We don't really know that yet. Everything around Webassembly is still at the preview/POC stage, Webassembly itself hasn't matured and we don't know what sort of tooling, caching or modular integration of code would be feasible within browsers to make downloading software more efficient than just downloading one giant WASM blob.

1 comments

I think that is a fantasy of qt and c++ developers unfortunately. There will be very few use cases for qt in a browser loaded from the web. Optimized computation kernels yes. Full qt guis I do not see it happening.

Qt should create an html/Dom/css front end that binds to the webassembly backend. Would be more efficient and web friendly.
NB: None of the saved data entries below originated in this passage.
## src/design/sbl_pkg.sv

```systemverilog
// sbl_pkg: shared types and constants for the sorted byte list unit.
// No dependencies; used by sbl_ctrl, sbl_datapath and sorted_byte_list_unit.
`timescale 1ns / 1ps
`default_nettype none

package sbl_pkg;

   localparam int CAPACITY = 16;
   localparam int IDX_W    = (CAPACITY > 1) ? $clog2(CAPACITY) : 1;
   localparam int COUNT_W  = 5;
   localparam int VALUE_W  = 8;
   localparam int STATUS_W = 3;

   typedef enum logic {
      CMD_INSERT = 1'b0,
      CMD_DELETE = 1'b1
   } command_type;

   typedef enum logic [STATUS_W-1:0] {
      STAT_INSERTED  = 3'd0,
      STAT_FULL      = 3'd1,
      STAT_DELETED   = 3'd2,
      STAT_NOT_FOUND = 3'd3,
      STAT_EMPTY     = 3'd4
   } status_type;

   typedef enum logic {
      S_IDLE = 1'b0,
      S_EXEC = 1'b1
   } state_type;

   typedef struct packed {
      logic capture;
      logic commit;
   } ctrl_cmd_type;

endpackage

`default_nettype wire

```

## src/design/sorted_byte_list_unit.sv

```systemverilog
// sorted_byte_list_unit: top level of the sorted signed-byte list.
// Depends on sbl_pkg, sbl_ctrl and sbl_datapath.
//
// Keeps up to 16 signed bytes in ascending order. An insert beat goes in
// front of the first entry that is not smaller; a delete beat removes the
// first equal entry. Each request beat yields one response beat with
// status, entry count and empty flag. An item is handled in two steps:
// capture of the request, then an execute step in which all entries are compared
// in parallel and the entry row, if written, shifts by one place. The execute step waits while the
// previous response is still stalled in the output register. The store
// needs no clearing after reset.
`timescale 1ns / 1ps
`default_nettype none

module sorted_byte_list_unit (
   input  wire logic                               clock,
   input  wire logic                               reset,
   input  wire logic                               req_valid,
   output logic                                    req_stall,
   input  wire logic                               req_command,
   input  wire logic signed [sbl_pkg::VALUE_W-1:0] req_item_value,
   output logic                                    rsp_valid,
   input  wire logic                               rsp_stall,
   output logic [sbl_pkg::STATUS_W-1:0]            rsp_status,
   output logic [sbl_pkg::COUNT_W-1:0]             rsp_entry_count,
   output logic                                    rsp_list_empty
);

   sbl_pkg::ctrl_cmd_type cmd;

   sbl_ctrl u_ctrl (
      .clock     (clock),
      .reset     (reset),
      .req_valid (req_valid),
      .req_stall (req_stall),
      .rsp_valid (rsp_valid),
      .rsp_stall (rsp_stall),
      .cmd       (cmd)
   );

   sbl_datapath u_datapath (
      .clock           (clock),
      .reset           (reset),
      .cmd             (cmd),
      .req_command     (req_command),
      .req_item_value  (req_item_value),
      .rsp_status      (rsp_status),
      .rsp_entry_count (rsp_entry_count),
      .rsp_list_empty  (rsp_list_empty)
   );

endmodule

`default_nettype wire

```

## src/design/sbl_ctrl.sv

```systemverilog
// sbl_ctrl: controller state machine for the sorted byte list unit.
// Depends on sbl_pkg; drives capture/commit commands to sbl_datapath.
`timescale 1ns / 1ps
`default_nettype none

module sbl_ctrl (
   input  wire logic                  clock,
   input  wire logic                  reset,
   input  wire logic                  req_valid,
   output logic                       req_stall,
   output logic                       rsp_valid,
   input  wire logic                  rsp_stall,
   output sbl_pkg::ctrl_cmd_type      cmd
);

   sbl_pkg::state_type state_ff;
   sbl_pkg::state_type state_in;
   logic               rsp_valid_ff;
   logic               rsp_valid_in;
   logic               out_free;

   assign out_free = !rsp_valid_ff || !rsp_stall;

   always_comb begin
      state_in = state_ff;
      case (state_ff)
         sbl_pkg::S_IDLE: begin
            if (req_valid) begin
               state_in = sbl_pkg::S_EXEC;
            end
         end
         sbl_pkg::S_EXEC: begin
            if (out_free) begin
               state_in = sbl_pkg::S_IDLE;
            end
         end
         default: state_in = sbl_pkg::S_IDLE;
      endcase
   end

   always_comb begin
      req_stall   = 1'b1;
      cmd.capture = 1'b0;
      cmd.commit  = 1'b0;
      case (state_ff)
         sbl_pkg::S_IDLE: begin
            req_stall   = 1'b0;
            cmd.capture = req_valid;
         end
         sbl_pkg::S_EXEC: begin
            cmd.commit = out_free;
         end
         default: begin
            req_stall = 1'b1;
         end
      endcase
      rsp_valid_in = cmd.commit || (rsp_valid_ff && rsp_stall);
   end

   always_ff @(posedge clock) begin
      if (reset) begin
         state_ff     <= sbl_pkg::S_IDLE;
         rsp_valid_ff <= 1'b0;
      end else begin
         state_ff     <= state_in;
         rsp_valid_ff <= rsp_valid_in;
      end
   end

   assign rsp_valid = rsp_valid_ff;

endmodule

`default_nettype wire

```

## src/design/sbl_datapath.sv

```systemverilog
// sbl_datapath: entry row, parallel compare, one-position shift and result register.
// Depends on sbl_pkg; commanded by sbl_ctrl.
`timescale 1ns / 1ps
`default_nettype none

module sbl_datapath (
   input  wire logic                          clock,
   input  wire logic                          reset,
   input  wire sbl_pkg::ctrl_cmd_type         cmd,
   input  wire logic                          req_command,
   input  wire logic signed [sbl_pkg::VALUE_W-1:0] req_item_value,
   output logic [sbl_pkg::STATUS_W-1:0]       rsp_status,
   output logic [sbl_pkg::COUNT_W-1:0]        rsp_entry_count,
   output logic                               rsp_list_empty
);

   localparam int N = sbl_pkg::CAPACITY;

   logic signed [sbl_pkg::VALUE_W-1:0] entry_ff [N];
   logic signed [sbl_pkg::VALUE_W-1:0] entry_in [N];
   logic [sbl_pkg::COUNT_W-1:0]        count_ff;
   logic [sbl_pkg::COUNT_W-1:0]        count_in;
   sbl_pkg::command_type               op_ff;
   logic signed [sbl_pkg::VALUE_W-1:0] value_ff;
   sbl_pkg::status_type                status_ff;
   sbl_pkg::status_type                status_in;
   logic [sbl_pkg::COUNT_W-1:0]        out_count_ff;
   logic                               out_empty_ff;
   logic [N-1:0]                       lt_vec;
   logic [N-1:0]                       eq_vec;
   logic [N-1:0]                       hit_le;
   logic                               full;
   logic                               empty;
   logic                               found;
   logic                               write_row;

   // per-entry compare and next value
   for (genvar i = 0; i < N; i++) begin : g_cell
      logic                               in_list;
      logic signed [sbl_pkg::VALUE_W-1:0] ins_val;
      logic signed [sbl_pkg::VALUE_W-1:0] del_val;

      assign in_list   = sbl_pkg::COUNT_W'(i) < count_ff;
      assign lt_vec[i] = in_list && (entry_ff[i] < value_ff);
      assign eq_vec[i] = in_list && (entry_ff[i] == value_ff);
      assign hit_le[i] = |(eq_vec & ({N{1'b1}} >> (N - 1 - i)));

      if (i == 0) begin : g_first
         assign ins_val = lt_vec[i] ? entry_ff[i] : value_ff;
      end else begin : g_rest
         assign ins_val = lt_vec[i]     ? entry_ff[i]   :
                          lt_vec[i-1]   ? value_ff      : entry_ff[i-1];
      end
      if (i == N - 1) begin : g_last
         assign del_val = entry_ff[i];
      end else begin : g_mid
         assign del_val = hit_le[i] ? entry_ff[i+1] : entry_ff[i];
      end
      assign entry_in[i] = (op_ff == sbl_pkg::CMD_INSERT) ? ins_val : del_val;
   end

   assign full  = count_ff == sbl_pkg::COUNT_W'(N);
   assign empty = count_ff == '0;
   assign found = |eq_vec;

   always_comb begin
      count_in  = count_ff;
      write_row = 1'b0;
      status_in = sbl_pkg::STAT_INSERTED;
      case (op_ff)
         sbl_pkg::CMD_INSERT: begin
            if (full) begin
               status_in = sbl_pkg::STAT_FULL;
            end else begin
               status_in = sbl_pkg::STAT_INSERTED;
               write_row = 1'b1;
               count_in  = count_ff + sbl_pkg::COUNT_W'(1);
            end
         end
         sbl_pkg::CMD_DELETE: begin
            if (empty) begin
               status_in = sbl_pkg::STAT_EMPTY;
            end else if (!found) begin
               status_in = sbl_pkg::STAT_NOT_FOUND;
            end else begin
               status_in = sbl_pkg::STAT_DELETED;
               write_row = 1'b1;
               count_in  = count_ff - sbl_pkg::COUNT_W'(1);
            end
         end
         default: status_in = sbl_pkg::STAT_INSERTED;
      endcase
   end

   always_ff @(posedge clock) begin
      if (reset) begin
         count_ff <= '0;
      end else if (cmd.commit) begin
         count_ff <= count_in;
      end
   end

   always_ff @(posedge clock) begin
      if (cmd.capture) begin
         op_ff    <= sbl_pkg::command_type'(req_command);
         value_ff <= req_item_value;
      end
      if (cmd.commit) begin
         status_ff    <= status_in;
         out_count_ff <= count_in;
         out_empty_ff <= count_in == '0;
         if (write_row) begin
            entry_ff <= entry_in;
         end
      end
   end

   assign rsp_status      = status_ff;
   assign rsp_entry_count = out_count_ff;
   assign rsp_list_empty  = out_empty_ff;

endmodule

`default_nettype wire
```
Make Electron-like desktop apps but with Qt or within a browser with navigation/menu etc. bars? Running both over Internet and locally at native speed? Avoiding JavaScript for Web UI? I'd be happy to have that!
Qt for desktop node sounds like a great idea. Because then it is native and fast. But qt in this case would not be webassembly but rather bindings to JavaScript.
It's a fantasy of mine because I'm afraid that without a way to port and run native code from the web there will be no way to preserve software long term as part of our cultural legacy. Software has to be able to run or else it will be ignored and discarded, preserving source code alone isn't enough. Only things that remain a part of current cultural interest get preserved.
This is not what Wt was built for, but there's a similarity...

https://en.m.wikipedia.org/wiki/Wt_%28web_toolkit%29

There's a whole class of developers who won't touch js and html with a ten foot pole. Suddenly they can deploy software to the browser. What's not to like?